Mar 25, 2011 - 9:14 pm
You all have been in my heart and prayers. I have been busy, grieving, signing forms, doing battle with VA and exhausted!
I did however have a wonderful weekend past. My dear friend has a "Classic Rock" band that Dennis and I would often go to their gigs, listen and dance to their music. Well, the past weekend they had a gig out of town for a Bike Rally, to play Friday and Saturday night. She called and said, come with, we have an extra hotel room, the band misses you, I miss you! I stalled for a day or two, and said what the heck, I hate weekends, I have no plans, so... Sat with all the wives, laughed, put down some beer and danced with the girls. Was asked to dance and of all songs, my friend was singing Blue Bayou, one of Dennis' favs! Said no thanks. No way was I ready to slow dance, with a guy, to my love's fav song, a song we had just danced to six months ago! Still had a fun evening. The next day, I did what the band does, slept late! But after a while I began to feel so sad, so lonely for Dennis. You see, when they had contracted this gig, he was still alive and we had planned to come together. Laying there, in a king size bed, remembering how we used to love to spend the day in bed sometimes just watching t.v., made me so sad! By the afternoon, my girlfriend called and said let's go eat. By 7pm we were off to the rally for round two!
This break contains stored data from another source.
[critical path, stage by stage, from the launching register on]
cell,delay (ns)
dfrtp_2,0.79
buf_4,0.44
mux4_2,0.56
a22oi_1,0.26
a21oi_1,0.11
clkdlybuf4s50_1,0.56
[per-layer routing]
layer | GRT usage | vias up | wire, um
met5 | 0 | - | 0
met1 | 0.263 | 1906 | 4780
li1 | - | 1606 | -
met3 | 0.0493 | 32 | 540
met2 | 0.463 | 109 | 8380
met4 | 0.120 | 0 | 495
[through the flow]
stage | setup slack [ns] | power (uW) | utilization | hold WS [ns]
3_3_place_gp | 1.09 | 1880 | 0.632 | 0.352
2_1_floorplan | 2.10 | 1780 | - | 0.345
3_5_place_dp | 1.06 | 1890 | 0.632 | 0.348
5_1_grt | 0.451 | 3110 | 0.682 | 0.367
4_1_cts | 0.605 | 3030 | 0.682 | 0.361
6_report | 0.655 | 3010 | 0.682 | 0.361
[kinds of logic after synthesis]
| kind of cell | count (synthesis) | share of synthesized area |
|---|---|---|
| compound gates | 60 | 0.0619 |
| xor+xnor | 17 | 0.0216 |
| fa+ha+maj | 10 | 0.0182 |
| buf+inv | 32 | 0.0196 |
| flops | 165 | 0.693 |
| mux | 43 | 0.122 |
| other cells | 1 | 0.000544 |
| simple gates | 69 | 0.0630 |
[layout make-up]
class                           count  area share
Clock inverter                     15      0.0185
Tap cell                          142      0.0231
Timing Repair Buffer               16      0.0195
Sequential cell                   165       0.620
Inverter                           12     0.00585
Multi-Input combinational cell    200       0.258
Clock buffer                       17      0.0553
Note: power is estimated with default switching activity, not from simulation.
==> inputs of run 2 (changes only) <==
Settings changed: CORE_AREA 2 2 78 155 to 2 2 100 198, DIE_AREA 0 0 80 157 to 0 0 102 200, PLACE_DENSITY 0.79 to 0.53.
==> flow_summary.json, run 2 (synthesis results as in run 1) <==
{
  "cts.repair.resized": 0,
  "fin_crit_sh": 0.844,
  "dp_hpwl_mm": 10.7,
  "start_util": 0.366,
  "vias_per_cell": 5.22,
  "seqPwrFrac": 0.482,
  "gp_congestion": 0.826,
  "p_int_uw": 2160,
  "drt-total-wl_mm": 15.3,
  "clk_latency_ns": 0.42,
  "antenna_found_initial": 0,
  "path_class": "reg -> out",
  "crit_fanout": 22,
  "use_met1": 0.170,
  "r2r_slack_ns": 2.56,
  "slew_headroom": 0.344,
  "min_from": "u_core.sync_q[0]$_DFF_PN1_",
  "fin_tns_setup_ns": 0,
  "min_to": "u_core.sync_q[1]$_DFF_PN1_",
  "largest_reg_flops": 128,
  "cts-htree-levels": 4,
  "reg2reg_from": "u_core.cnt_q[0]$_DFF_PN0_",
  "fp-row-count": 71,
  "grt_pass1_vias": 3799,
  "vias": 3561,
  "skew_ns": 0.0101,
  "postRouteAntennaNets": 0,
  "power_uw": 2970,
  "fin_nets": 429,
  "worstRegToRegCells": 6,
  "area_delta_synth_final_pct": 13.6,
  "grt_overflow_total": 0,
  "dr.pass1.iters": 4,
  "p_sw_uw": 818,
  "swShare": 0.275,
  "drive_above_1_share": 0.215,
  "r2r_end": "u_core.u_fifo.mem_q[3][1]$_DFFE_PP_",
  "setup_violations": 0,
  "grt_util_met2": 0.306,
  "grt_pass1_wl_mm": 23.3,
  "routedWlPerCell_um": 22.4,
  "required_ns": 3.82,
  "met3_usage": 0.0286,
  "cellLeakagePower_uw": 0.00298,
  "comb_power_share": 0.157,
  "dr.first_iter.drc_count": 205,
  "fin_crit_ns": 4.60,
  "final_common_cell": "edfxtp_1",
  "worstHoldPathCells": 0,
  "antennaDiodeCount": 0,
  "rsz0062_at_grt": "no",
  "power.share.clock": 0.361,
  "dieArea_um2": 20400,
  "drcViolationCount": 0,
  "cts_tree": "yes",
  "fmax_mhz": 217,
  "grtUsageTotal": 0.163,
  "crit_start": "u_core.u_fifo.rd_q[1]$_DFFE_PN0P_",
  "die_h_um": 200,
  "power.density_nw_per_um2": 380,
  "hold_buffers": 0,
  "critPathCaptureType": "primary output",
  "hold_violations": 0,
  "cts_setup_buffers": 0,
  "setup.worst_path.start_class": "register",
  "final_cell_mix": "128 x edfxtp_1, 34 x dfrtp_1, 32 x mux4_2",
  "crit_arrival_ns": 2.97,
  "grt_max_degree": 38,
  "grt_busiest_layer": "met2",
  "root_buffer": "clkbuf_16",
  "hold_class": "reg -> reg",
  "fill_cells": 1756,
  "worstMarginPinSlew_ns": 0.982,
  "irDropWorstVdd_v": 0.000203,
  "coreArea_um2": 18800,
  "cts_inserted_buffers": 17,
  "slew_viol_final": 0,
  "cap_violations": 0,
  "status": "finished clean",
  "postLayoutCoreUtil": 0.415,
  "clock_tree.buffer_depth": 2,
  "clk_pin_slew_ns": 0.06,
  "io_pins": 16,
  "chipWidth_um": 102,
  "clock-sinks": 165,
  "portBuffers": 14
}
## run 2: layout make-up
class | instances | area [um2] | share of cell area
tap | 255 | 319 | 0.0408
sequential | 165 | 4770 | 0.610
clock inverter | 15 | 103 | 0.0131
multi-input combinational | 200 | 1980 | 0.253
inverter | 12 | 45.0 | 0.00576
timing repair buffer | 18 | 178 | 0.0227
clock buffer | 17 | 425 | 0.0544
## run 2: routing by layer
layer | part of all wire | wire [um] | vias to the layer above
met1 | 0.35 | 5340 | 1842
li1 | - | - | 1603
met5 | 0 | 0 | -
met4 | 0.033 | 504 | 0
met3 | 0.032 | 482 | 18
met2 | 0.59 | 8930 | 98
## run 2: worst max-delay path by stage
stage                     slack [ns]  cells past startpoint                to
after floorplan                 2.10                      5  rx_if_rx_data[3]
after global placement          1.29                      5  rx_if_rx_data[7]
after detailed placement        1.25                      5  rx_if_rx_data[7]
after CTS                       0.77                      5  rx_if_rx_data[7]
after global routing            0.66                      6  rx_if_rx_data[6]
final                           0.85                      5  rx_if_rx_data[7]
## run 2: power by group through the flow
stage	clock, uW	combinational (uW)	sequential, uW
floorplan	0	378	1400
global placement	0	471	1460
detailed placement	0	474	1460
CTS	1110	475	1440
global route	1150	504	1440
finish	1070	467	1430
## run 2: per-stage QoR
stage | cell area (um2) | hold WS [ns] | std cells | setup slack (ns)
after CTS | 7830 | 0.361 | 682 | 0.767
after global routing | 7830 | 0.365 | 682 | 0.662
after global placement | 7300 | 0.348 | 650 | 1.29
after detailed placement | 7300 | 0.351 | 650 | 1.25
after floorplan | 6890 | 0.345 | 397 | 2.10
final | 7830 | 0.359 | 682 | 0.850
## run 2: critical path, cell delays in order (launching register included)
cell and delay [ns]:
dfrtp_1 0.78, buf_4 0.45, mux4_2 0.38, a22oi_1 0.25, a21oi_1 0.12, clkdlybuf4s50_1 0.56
It's not just because they are my friends, they really are an awesome band! At some point I was asked to dance again, this time, a two-step, nothing slow or sentimental, and I accepted. Weird!!! To feel someone else' hand in mine, their arm around my waist. I have been dancing forever, could hardly keep in step! When it was over, I said thank you, sat down and felt like those t-shirts say, I survived whatever...! Such a small thing, yet so monumental!
Seems like maybe I'm doing better? Ha! Tuesday I met with the Paralegal at Fort Sam, to prepare the probate of my love's will. Did fine. Went to bank, took care of some share transfer forms. Fine. Went to court house to file the probate papers. Fine. Got in car to come home, hit me like a ton of bricks!! Even had to pull over as the tears were blinding me! I said, damn you Dennis, I am having to do all this because you died!! And I'm alone! I was feeling pretty proud of myself for having taken care of so much earlier in the day. But the reality and finality of what it was I had done, was so overwhelming! I know he will never come back, I know I'm on my own, I even know I can do it, but I hate that I have to.
I have two enemies now. One is lung cancer and the other is VA. For the most part, I get most of my frustration out on these two. I have joined three advocacy groups for lung cancer and am waging the battle of my life with VA. Won't go into detail, but he died of lung cancer, he served in Vietnam!
Been spending alot of time with my financial advisor, not what you think! Trying to see how to make it all work, financially. Poor dear, he could not bring himself to tell me that I really needed to go back to working if I want to make it! I had to giggle at him! Please, I've heard much worse news than that! I have seen more devastation than that! I had to calm him and tell him not to worry, I have no problem going back to work. I think it will do me good, and I have till the end of the year, budget wise, before I really need to. Thank God, and thank my love!
Sleep, that elusive thing! Sometimes it comes, and sometimes it doesn't. Sometimes I am so sleepy driving here or there and all the while I tell myself, tonight you will be able to get a good night's rest, nope! It's hit or miss. Can't even catch a nap when I am able to, lay there, nothing. Still on Celexa, and Ambien for sleep.
Crying, stopped wearing mascara. It can happen in frozen food section at the store, driving through a fast food, mowing the yard, building a rabbit hutch for the bunny my daughter rescued on the side of the road, anywhere, anytime. And yes, sometimes when I least expect it!
Eating, the one thing in my favor! I always ate when I was nervous, sad or anxious. Not anymore. When Dennis began to stop eating, I think I did too. Lost 10lbs his last week of life. Another 5 right after he passed, and another 7 since. Don't get me wrong, I really needed to anyway, but damn, what a diet! Mostly eat fruit, pita chips, cheese, cereal for any meal. Am taking vitamins.
All this, and it's only been 3 months since my love passed. I pray for us all to heal, to find joy once more, to make our new journeys the best they can be. I pray for peace and patience as we take every step towards that.